[Data section]

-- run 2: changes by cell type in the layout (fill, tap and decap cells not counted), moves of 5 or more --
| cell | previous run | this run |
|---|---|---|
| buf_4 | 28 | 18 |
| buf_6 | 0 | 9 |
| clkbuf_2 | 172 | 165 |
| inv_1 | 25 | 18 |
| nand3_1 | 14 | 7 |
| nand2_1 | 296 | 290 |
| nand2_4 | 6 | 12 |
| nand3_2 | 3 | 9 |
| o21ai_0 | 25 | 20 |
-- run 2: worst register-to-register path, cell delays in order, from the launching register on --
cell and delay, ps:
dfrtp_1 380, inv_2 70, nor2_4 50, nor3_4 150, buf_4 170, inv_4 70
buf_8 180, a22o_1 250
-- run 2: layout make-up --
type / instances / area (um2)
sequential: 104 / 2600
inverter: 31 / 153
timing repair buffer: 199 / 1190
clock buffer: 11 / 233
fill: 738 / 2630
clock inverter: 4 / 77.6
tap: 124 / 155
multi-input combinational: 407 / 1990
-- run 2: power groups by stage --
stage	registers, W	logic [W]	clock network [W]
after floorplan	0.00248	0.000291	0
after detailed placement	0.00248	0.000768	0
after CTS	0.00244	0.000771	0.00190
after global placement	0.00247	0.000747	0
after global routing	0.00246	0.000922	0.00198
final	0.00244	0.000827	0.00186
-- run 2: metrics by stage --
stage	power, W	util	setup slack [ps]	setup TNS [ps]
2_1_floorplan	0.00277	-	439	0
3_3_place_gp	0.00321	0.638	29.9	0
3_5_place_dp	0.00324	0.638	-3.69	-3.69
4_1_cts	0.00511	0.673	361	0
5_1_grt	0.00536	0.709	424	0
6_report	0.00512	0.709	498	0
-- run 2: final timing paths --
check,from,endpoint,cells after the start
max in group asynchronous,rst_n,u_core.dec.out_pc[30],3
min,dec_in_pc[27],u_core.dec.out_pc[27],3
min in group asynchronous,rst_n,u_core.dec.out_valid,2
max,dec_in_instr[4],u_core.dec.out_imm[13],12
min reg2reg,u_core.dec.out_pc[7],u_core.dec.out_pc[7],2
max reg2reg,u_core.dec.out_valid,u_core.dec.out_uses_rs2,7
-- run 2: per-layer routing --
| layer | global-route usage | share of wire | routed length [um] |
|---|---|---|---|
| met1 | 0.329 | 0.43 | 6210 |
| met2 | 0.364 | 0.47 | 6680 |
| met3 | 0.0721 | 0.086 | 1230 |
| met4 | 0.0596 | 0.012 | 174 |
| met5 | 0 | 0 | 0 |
===== src/flat_wrapper.sv =====
// flat-port wrapper written by rule: the top's interface ports become plain ports
module display_timing_640x480_flat import display_pkg::*;
#(
  parameter int   H_RES         = DEF_H_RES,
  parameter int   H_FP          = DEF_H_FP,
  parameter int   H_SYNC        = DEF_H_SYNC,
  parameter int   H_BP          = DEF_H_BP,
  parameter int   V_RES         = DEF_V_RES,
  parameter int   V_FP          = DEF_V_FP,
  parameter int   V_SYNC        = DEF_V_SYNC,
  parameter int   V_BP          = DEF_V_BP,
  parameter logic SYNC_POL      = DEF_SYNC_POL,
  parameter int   SETTLE_CYCLES = DEF_SETTLE_CYCLES,
  parameter int   CORDW         = DEF_CORDW
)
  (clk_25m, rst, clk_25m_locked, vid_sx, vid_sy, vid_hsync, vid_vsync, vid_de, vid_line_start, vid_frame_start, vid_frame_count, vid_running);
  display_timing_640x480_if #(.CORDW(CORDW)) vid_i ();
  input  logic clk_25m;
  input  logic rst;
  input  logic clk_25m_locked;
  output wire logic [$bits(vid_i.sx)-1:0] vid_sx;
  output wire logic [$bits(vid_i.sy)-1:0] vid_sy;
  output wire logic [$bits(vid_i.hsync)-1:0] vid_hsync;
  output wire logic [$bits(vid_i.vsync)-1:0] vid_vsync;
  output wire logic [$bits(vid_i.de)-1:0] vid_de;
  output wire logic [$bits(vid_i.line_start)-1:0] vid_line_start;
  output wire logic [$bits(vid_i.frame_start)-1:0] vid_frame_start;
  output wire logic [$bits(vid_i.frame_count)-1:0] vid_frame_count;
  output wire logic [$bits(vid_i.running)-1:0] vid_running;
  assign vid_sx = vid_i.sx;
  assign vid_sy = vid_i.sy;
  assign vid_hsync = vid_i.hsync;
  assign vid_vsync = vid_i.vsync;
  assign vid_de = vid_i.de;
  assign vid_line_start = vid_i.line_start;
  assign vid_frame_start = vid_i.frame_start;
  assign vid_frame_count = vid_i.frame_count;
  assign vid_running = vid_i.running;
  display_timing_640x480 #(.H_RES(H_RES), .H_FP(H_FP), .H_SYNC(H_SYNC), .H_BP(H_BP), .V_RES(V_RES), .V_FP(V_FP), .V_SYNC(V_SYNC), .V_BP(V_BP), .SYNC_POL(SYNC_POL), .SETTLE_CYCLES(SETTLE_CYCLES), .CORDW(CORDW)) u_core (.clk_25m(clk_25m), .rst(rst), .clk_25m_locked(clk_25m_locked), .vid(vid_i));
endmodule

===== config.mk =====
export PLATFORM = sky130hd
export DESIGN_NAME = display_timing_640x480_flat
export DESIGN_NICKNAME = d
export VERILOG_FILES = /design/src/rtl/display_pkg.sv /design/src/rtl/display_timing_640x480_if.sv /design/src/rtl/display_timing_640x480.sv /design/src/flat_wrapper.sv
export SDC_FILE = /design/constraint.sdc
export NUM_CORES = 1
export LEC_CHECK = 0
export CAP_MARGIN = 0
export CORE_MARGIN = 2
export CORE_UTILIZATION = 47
export DETAILED_ROUTE_END_ITERATION = 6
export GPL_TIMING_DRIVEN = 0
export PLACE_DENSITY = 0.72
export REMOVE_ABC_BUFFERS = 1
export SYNTH_ARGS = -nofsm -noshare
export SYNTH_HDL_FRONTEND = slang
export SYNTH_SLANG_ARGS = --single-unit

===== constraint.sdc =====
create_clock -name clk_25m -period 3.65 [get_ports clk_25m]
set_clock_uncertainty 0.2 [all_clocks]
set_input_delay 0.365 -clock clk_25m [delete_from_list [all_inputs] [get_ports clk_25m]]
set_output_delay 0.365 -clock clk_25m [all_outputs]
set_load 0.01 [all_outputs]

[/Data section]

#### What needs to be done
Each line shown above must be repeated exactly.

#### Exercise output
-- run 2: changes by cell type in the layout (fill, tap and decap cells not counted), moves of 5 or more --
| cell | previous run | this run |
|---|---|---|
| buf_4 | 28 | 18 |
| buf_6 | 0 | 9 |
| clkbuf_2 | 172 | 165 |
| inv_1 | 25 | 18 |
| nand3_1 | 14 | 7 |
| nand2_1 | 296 | 290 |
| nand2_4 | 6 | 12 |
| nand3_2 | 3 | 9 |
| o21ai_0 | 25 | 20 |
-- run 2: worst register-to-register path, cell delays in order, from the launching register on --
cell and delay, ps:
dfrtp_1 380, inv_2 70, nor2_4 50, nor3_4 150, buf_4 170, inv_4 70
buf_8 180, a22o_1 250
-- run 2: layout make-up --
type / instances / area (um2)
sequential: 104 / 2600
inverter: 31 / 153
timing repair buffer: 199 / 1190
clock buffer: 11 / 233
fill: 738 / 2630
clock inverter: 4 / 77.6
tap: 124 / 155
multi-input combinational: 407 / 1990
-- run 2: power groups by stage --
stage	registers, W	logic [W]	clock network [W]
after floorplan	0.00248	0.000291	0
after detailed placement	0.00248	0.000768	0
after CTS	0.00244	0.000771	0.00190
after global placement	0.00247	0.000747	0
after global routing	0.00246	0.000922	0.00198
final	0.00244	0.000827	0.00186
-- run 2: metrics by stage --
stage	power, W	util	setup slack [ps]	setup TNS [ps]
2_1_floorplan	0.00277	-	439	0
3_3_place_gp	0.00321	0.638	29.9	0
3_5_place_dp	0.00324	0.638	-3.69	-3.69
4_1_cts	0.00511	0.673	361	0
5_1_grt	0.00536	0.709	424	0
6_report	0.00512	0.709	498	0
-- run 2: final timing paths --
check,from,endpoint,cells after the start
max in group asynchronous,rst_n,u_core.dec.out_pc[30],3
min,dec_in_pc[27],u_core.dec.out_pc[27],3
min in group asynchronous,rst_n,u_core.dec.out_valid,2
max,dec_in_instr[4],u_core.dec.out_imm[13],12
min reg2reg,u_core.dec.out_pc[7],u_core.dec.out_pc[7],2
max reg2reg,u_core.dec.out_valid,u_core.dec.out_uses_rs2,7
-- run 2: per-layer routing --
| layer | global-route usage | share of wire | routed length [um] |
|---|---|---|---|
| met1 | 0.329 | 0.43 | 6210 |
| met2 | 0.364 | 0.47 | 6680 |
| met3 | 0.0721 | 0.086 | 1230 |
| met4 | 0.0596 | 0.012 | 174 |
| met5 | 0 | 0 | 0 |
===== src/flat_wrapper.sv =====
// flat-port wrapper written by rule: the top's interface ports become plain ports
module display_timing_640x480_flat import display_pkg::*;
#(
  parameter int   H_RES         = DEF_H_RES,
  parameter int   H_FP          = DEF_H_FP,
  parameter int   H_SYNC        = DEF_H_SYNC,
  parameter int   H_BP          = DEF_H_BP,
  parameter int   V_RES         = DEF_V_RES,
  parameter int   V_FP          = DEF_V_FP,
  parameter int   V_SYNC        = DEF_V_SYNC,
  parameter int   V_BP          = DEF_V_BP,
  parameter logic SYNC_POL      = DEF_SYNC_POL,
  parameter int   SETTLE_CYCLES = DEF_SETTLE_CYCLES,
  parameter int   CORDW         = DEF_CORDW
)
  (clk_25m, rst, clk_25m_locked, vid_sx, vid_sy, vid_hsync, vid_vsync, vid_de, vid_line_start, vid_frame_start, vid_frame_count, vid_running);
  display_timing_640x480_if #(.CORDW(CORDW)) vid_i ();
  input  logic clk_25m;
  input  logic rst;
  input  logic clk_25m_locked;
  output wire logic [$bits(vid_i.sx)-1:0] vid_sx;
  output wire logic [$bits(vid_i.sy)-1:0] vid_sy;
  output wire logic [$bits(vid_i.hsync)-1:0] vid_hsync;
  output wire logic [$bits(vid_i.vsync)-1:0] vid_vsync;
  output wire logic [$bits(vid_i.de)-1:0] vid_de;
  output wire logic [$bits(vid_i.line_start)-1:0] vid_line_start;
  output wire logic [$bits(vid_i.frame_start)-1:0] vid_frame_start;
  output wire logic [$bits(vid_i.frame_count)-1:0] vid_frame_count;
  output wire logic [$bits(vid_i.running)-1:0] vid_running;
  assign vid_sx = vid_i.sx;
  assign vid_sy = vid_i.sy;
  assign vid_hsync = vid_i.hsync;
  assign vid_vsync = vid_i.vsync;
  assign vid_de = vid_i.de;
  assign vid_line_start = vid_i.line_start;
  assign vid_frame_start = vid_i.frame_start;
  assign vid_frame_count = vid_i.frame_count;
  assign vid_running = vid_i.running;
  display_timing_640x480 #(.H_RES(H_RES), .H_FP(H_FP), .H_SYNC(H_SYNC), .H_BP(H_BP), .V_RES(V_RES), .V_FP(V_FP), .V_SYNC(V_SYNC), .V_BP(V_BP), .SYNC_POL(SYNC_POL), .SETTLE_CYCLES(SETTLE_CYCLES), .CORDW(CORDW)) u_core (.clk_25m(clk_25m), .rst(rst), .clk_25m_locked(clk_25m_locked), .vid(vid_i));
endmodule

===== config.mk =====
export PLATFORM = sky130hd
export DESIGN_NAME = display_timing_640x480_flat
export DESIGN_NICKNAME = d
export VERILOG_FILES = /design/src/rtl/display_pkg.sv /design/src/rtl/display_timing_640x480_if.sv /design/src/rtl/display_timing_640x480.sv /design/src/flat_wrapper.sv
export SDC_FILE = /design/constraint.sdc
export NUM_CORES = 1
export LEC_CHECK = 0
export CAP_MARGIN = 0
export CORE_MARGIN = 2
export CORE_UTILIZATION = 47
export DETAILED_ROUTE_END_ITERATION = 6
export GPL_TIMING_DRIVEN = 0
export PLACE_DENSITY = 0.72
export REMOVE_ABC_BUFFERS = 1
export SYNTH_ARGS = -nofsm -noshare
export SYNTH_HDL_FRONTEND = slang
export SYNTH_SLANG_ARGS = --single-unit

===== constraint.sdc =====
create_clock -name clk_25m -period 3.65 [get_ports clk_25m]
set_clock_uncertainty 0.2 [all_clocks]
set_input_delay 0.365 -clock clk_25m [delete_from_list [all_inputs] [get_ports clk_25m]]
set_output_delay 0.365 -clock clk_25m [all_outputs]
set_load 0.01 [all_outputs]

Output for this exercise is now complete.